11 "Als schuldig aan mensenhandel wordt met gevangenisstraf van ten hoogste zes jaren of geldboete van de vijfde categorie gestraft: 1. degene die een ander door dwang, geweld of een andere feitelijkheid of door dreiging met geweld of een andere feitelijkheid, door afpersing, fraude, misleiding dan wel door misbruik van uit feitelijke omstandigheden voortvloeiend overwicht, door misbruik van een kwetsbare positie of door het geven of ontvangen van betalingen of voordelen om de instemming van een persoon te verkrijgen die zeggenschap over die ander heeft, werft, vervoert, overbrengt, huisvest of opneemt, met het oogmerk van uitbuiting van die ander of de verwijdering van diens organen." 3. Vreemdelingenwet Artikel 8 "De vreemdeling heeft in Nederland uitsluitend rechtmatig verblijf ( ) k. gedurende de periode waarin de vreemdeling door Onze Minister in de gelegenheid wordt gesteld aangifte te doen van overtreding van artikel 273f van het Wetboek van Strafrecht; ( )" Artikel 11 "1. De aanspraken van de vreemdeling die rechtmatig verblijf heeft zijn in overeenstemming met de aard van het verblijf.

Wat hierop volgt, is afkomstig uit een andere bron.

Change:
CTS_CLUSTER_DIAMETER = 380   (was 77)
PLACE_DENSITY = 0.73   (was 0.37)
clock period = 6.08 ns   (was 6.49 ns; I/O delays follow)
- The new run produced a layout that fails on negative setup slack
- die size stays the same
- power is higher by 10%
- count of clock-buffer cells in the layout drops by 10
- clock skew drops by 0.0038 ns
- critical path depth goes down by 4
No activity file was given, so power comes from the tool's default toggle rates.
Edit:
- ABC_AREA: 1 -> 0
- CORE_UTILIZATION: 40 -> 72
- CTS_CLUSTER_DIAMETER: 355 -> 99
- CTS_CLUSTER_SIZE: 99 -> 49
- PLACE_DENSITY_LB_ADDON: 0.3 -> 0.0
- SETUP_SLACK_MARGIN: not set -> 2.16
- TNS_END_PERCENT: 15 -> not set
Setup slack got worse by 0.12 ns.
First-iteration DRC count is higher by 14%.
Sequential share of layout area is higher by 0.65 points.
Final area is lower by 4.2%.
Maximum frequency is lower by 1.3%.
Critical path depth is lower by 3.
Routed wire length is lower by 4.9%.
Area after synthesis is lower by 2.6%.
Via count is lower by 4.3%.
## build 89
==> flow/design.v (excerpt) <==
module lascon_top #(
    parameter int LASCON_VARIANT = 0
)(
    input  logic                                clk,
    input  logic                                rst,
    input  logic [2:0]                          mode_i,      
    input  logic [31:0]                         xof_len_i,   
    input  logic                                start_i,     
    input  logic                                abort_i,     
    output logic                                busy_o,      
    output logic                                done_o,      
    output logic                                tag_fail_o,  
    input  logic [63:0]                         s_axis_tdata,   
    input  logic [7:0]                          s_axis_tkeep,   
    input  logic [3:0]                          s_axis_tuser,   
    input  logic                                s_axis_tlast,   
    input  logic                                s_axis_tvalid,  
    output logic                                s_axis_tready,  
    output logic [63:0]                         m_axis_tdata,   
    output logic [7:0]                          m_axis_tkeep,   
    output logic [3:0]                          m_axis_tuser,   
    output logic                                m_axis_tlast,   
    output logic                                m_axis_tvalid,  
    input  logic                                m_axis_tready   
);
For scale: roughly 5800 cells after synthesis.
Settings: LEC_CHECK=0, CAP_MARGIN=20, CORE_MARGIN=2, CORE_UTILIZATION=63, CTS_CLUSTER_DIAMETER=32, CTS_CLUSTER_SIZE=35, SETUP_SLACK_MARGIN=1.5, SLEW_MARGIN=20; clock period 5.04 ns.
run.sh (not shown) runs the stock make flow with config.mk's settings and CLKGATE_MAP_FILE=.
Stage in which a tool error killed build 89: global routing.
For build 10, these inputs were changed with respect to build 89:
Settings: CTS_CLUSTER_DIAMETER: 32 -> 25.
## What came out
Build 10 terminated abnormally: global routing reported GRT-0116. Build 89 -> build 10: synthesized cell count delta 0, exact match. As far as number of standard-cell rows in the floorplan goes, build 89 and build 10 are indistinguishable; the numbers are identical. The area after synthesis of build 10 and that of build 89 are within noise of each other. Build 10 -> build 89: detailed placement HPWL delta 0, exact match. Diff build 10..build 89 | count of port buffers added during placement | unchanged. From build 10 to build 89, quantity of hold-fixing buffers added after cts did not move at all. From build 89 to build 10, vertical die dimension did not move at all.
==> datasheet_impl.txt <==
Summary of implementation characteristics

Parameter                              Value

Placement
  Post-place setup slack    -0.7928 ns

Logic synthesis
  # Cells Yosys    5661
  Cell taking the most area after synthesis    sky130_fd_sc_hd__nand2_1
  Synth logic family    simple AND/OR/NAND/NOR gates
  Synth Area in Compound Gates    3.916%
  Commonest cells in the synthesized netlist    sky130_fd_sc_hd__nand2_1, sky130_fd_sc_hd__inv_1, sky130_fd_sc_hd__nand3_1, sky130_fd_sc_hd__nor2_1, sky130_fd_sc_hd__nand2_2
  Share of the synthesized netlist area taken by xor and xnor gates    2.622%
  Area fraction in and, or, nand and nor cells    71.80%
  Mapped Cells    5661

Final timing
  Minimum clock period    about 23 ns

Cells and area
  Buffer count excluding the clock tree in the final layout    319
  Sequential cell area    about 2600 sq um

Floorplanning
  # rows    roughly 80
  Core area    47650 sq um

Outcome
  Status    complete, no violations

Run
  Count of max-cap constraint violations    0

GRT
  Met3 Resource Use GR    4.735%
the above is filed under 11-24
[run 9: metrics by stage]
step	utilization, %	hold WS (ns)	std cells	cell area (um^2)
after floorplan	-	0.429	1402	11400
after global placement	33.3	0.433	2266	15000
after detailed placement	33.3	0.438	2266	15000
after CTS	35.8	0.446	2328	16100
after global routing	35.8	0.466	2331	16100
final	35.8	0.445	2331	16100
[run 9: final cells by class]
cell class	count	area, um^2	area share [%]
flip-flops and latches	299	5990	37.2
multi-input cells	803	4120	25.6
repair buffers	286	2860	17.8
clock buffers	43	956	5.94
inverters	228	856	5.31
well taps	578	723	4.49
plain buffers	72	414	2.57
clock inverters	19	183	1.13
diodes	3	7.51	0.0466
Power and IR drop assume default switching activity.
## adder_32bit
module adder_32bit(
    input clk,
    input rst,
    input [31:0] i_a,
    input [31:0] i_b,
    input i_vld,
    output reg [31:0] o_res,
    output reg o_res_vld,
    output reg overflow
);
wire [7:0] shift;
wire [23:0] al_man_a, al_man_b;
wire sign_a, sign_b, sign_res;
wire [7:0] exp_a, exp_b, exp_res;
wire [23:0] man_a, man_b, man_res;
wire [24:0] res;
wire operation_overflow;
assign sign_a = i_a[31];
assign sign_b = i_b[31];
assign exp_a = i_a[30:23];
assign exp_b = i_b[30:23];
assign man_a = (exp_a == 8'b0) ? {1'b0, i_a[22:0]} : {1'b1, i_a[22:0]};  
assign man_b = (exp_b == 8'b0) ? {1'b0, i_b[22:0]} : {1'b1, i_b[22:0]};
wire is_nan_a = ((exp_a == 8'b11111111) && (man_a[22:0] != 0));  
wire is_nan_b = ((exp_b == 8'b11111111) && (man_b[22:0] != 0));
wire is_inf_a = ((exp_a == 8'b11111111) && (man_a[22:0] == 0));
wire is_inf_b = ((exp_b == 8'b11111111) && (man_b[22:0] == 0));
wire is_zero_a = ((i_a[30:0] == 0));  
wire is_zero_b = ((i_b[30:0] == 0));
CompareAndShift32Bit u_CompareAndShift32Bit (
    .exp_a(exp_a),           
    .exp_b(exp_b),           
    .man_a(man_a),           
    .man_b(man_b),           
    .al_man_a(al_man_a),     
    .al_man_b(al_man_b),     
    .shift(shift)            
);
Addition32Bit u_Addition32Bit (
    .sign_a(sign_a),         
  ...
clock: 23.4 ns
lec_check: 0
abc_area: 1
cap_margin: 20
cell_pad_in_sites_global_placement: 1
core_aspect_ratio: 1.34
core_margin: 2
core_utilization: 51
gpl_routability_driven: 0
hold_slack_margin: 0.29
min_routing_layer: met1
place_density: 0.44
slew_margin: 30
run.sh (not shown) runs the stock make flow with config.mk's settings and CLKGATE_MAP_FILE=.
The first run produced a layout that fails on setup timing.
==> next run, changes <==
Settings changed: CELL_PAD_IN_SITES_GLOBAL_PLACEMENT 1 to default, CORE_ASPECT_RATIO 1.34 to default, CORE_UTILIZATION 51 to 72, CTS_CLUSTER_DIAMETER from default to 48, GPL_ROUTABILITY_DRIVEN 0 to default, MIN_ROUTING_LAYER met1 to default, PLACE_DENSITY 0.44 to default, SLEW_MARGIN 30 to 20.
Clock period 23.4 ns to 13.6 ns, I/O delays scaled along.
Effect:
- This time the run aborted during 3_5_place_dp
- die area went down by 29%
- synthesized cell count does not change
- synthesized area stays the same
==> next run, changes <==
Settings changed: CTS_CLUSTER_DIAMETER 48 to 362, CTS_CLUSTER_SIZE from default to 99, HOLD_SLACK_MARGIN 0.29 to default, SETUP_SLACK_MARGIN from default to -1.22.
Result: The changed run aborted during 3_5_place_dp; synthesized cell count is unchanged; area after synthesis stays the same; die size stays the same.
==> next run, changes <==
Settings changed: ABC_AREA 1 to default, CORE_UTILIZATION 72 to 40, CTS_CLUSTER_DIAMETER 362 to default, CTS_CLUSTER_SIZE 99 to default, SETUP_SLACK_MARGIN -1.22 to default.
Clock period 13.6 ns to 40.0 ns, I/O delays scaled along.
Outcome: This time the run finished clean; synthesized cell count is lower by about 25%; synthesized area went down by about 15%; die size grows by 52%.
==> next run, changes <==
Settings changed: CELL_PAD_IN_SITES_GLOBAL_PLACEMENT from default to 3, CTS_CLUSTER_DIAMETER from default to 116, GPL_ROUTABILITY_DRIVEN from default to 0, HOLD_SLACK_MARGIN from default to 0.3, MAX_ROUTING_LAYER from default to met4, PLACE_DENSITY_LB_ADDON from default to 0.15, TNS_END_PERCENT from default to 95.
After rerunning: This time the run aborted during 3_1_place_gp_skip_io. Synthesized area is unchanged. Die size is unchanged. Synthesized cell count does not change.
==> next run, changes <==
Settings changed: CELL_PAD_IN_SITES_GLOBAL_PLACEMENT 3 to default, CORE_UTILIZATION 40 to 12, CTS_CLUSTER_DIAMETER 116 to default, GPL_ROUTABILITY_DRIVEN 0 to default, HOLD_SLACK_MARGIN 0.3 to default, MAX_ROUTING_LAYER met4 to default, PLACE_DENSITY_LB_ADDON 0.15 to default, TNS_END_PERCENT 95 to default.
Clock period 40.0 ns to 41.5 ns, I/O delays scaled along.
The new run ran to the end with no violations.
Die area rose to 3.3 times its value.
Synthesized cell count does not change.
Area after synthesis stays the same.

Tenzij bij of krachtens het wettelijk voorschrift waarop de aanspraak is gegrond anders is bepaald, is daarbij het tweede lid van toepassing. 2. De vreemdeling, bedoeld in het eerste lid, kan aanspraken maken op voorzieningen, verstrekkingen en uitkeringen, indien hij ( ) c. rechtmatig verblijf heeft, als bedoeld in artikel 8, onder i tot en met k, voor de aanspraken die uitdrukkelijk aan deze vreemdelingen zijn toegekend." 4. Wetboek van Strafvordering Artikel 163 "1. De aangifte van eenig strafbaar feit geschiedt mondeling of schriftelijk bij den bevoegden ambtenaar, hetzij door den aangever in persoon, hetzij door een ander, daartoe door hem van een bijzondere schriftelijke volmacht voorzien. 2. De mondelinge aangifte wordt door den ambtenaar die haar ontvangt, in geschrifte gesteld en na voorlezing door hem met den aangever of diens gemachtigde onderteekend. Indien deze niet kan teekenen, wordt de reden van het beletsel vermeld.

12 3. De schriftelijke aangifte wordt door den aangever of diens gemachtigde onderteekend. (...) 5. Tot het ontvangen van de aangiften bedoeld in de artikelen 160 en 161, zijn de opsporingsambtenaren (...) verplicht."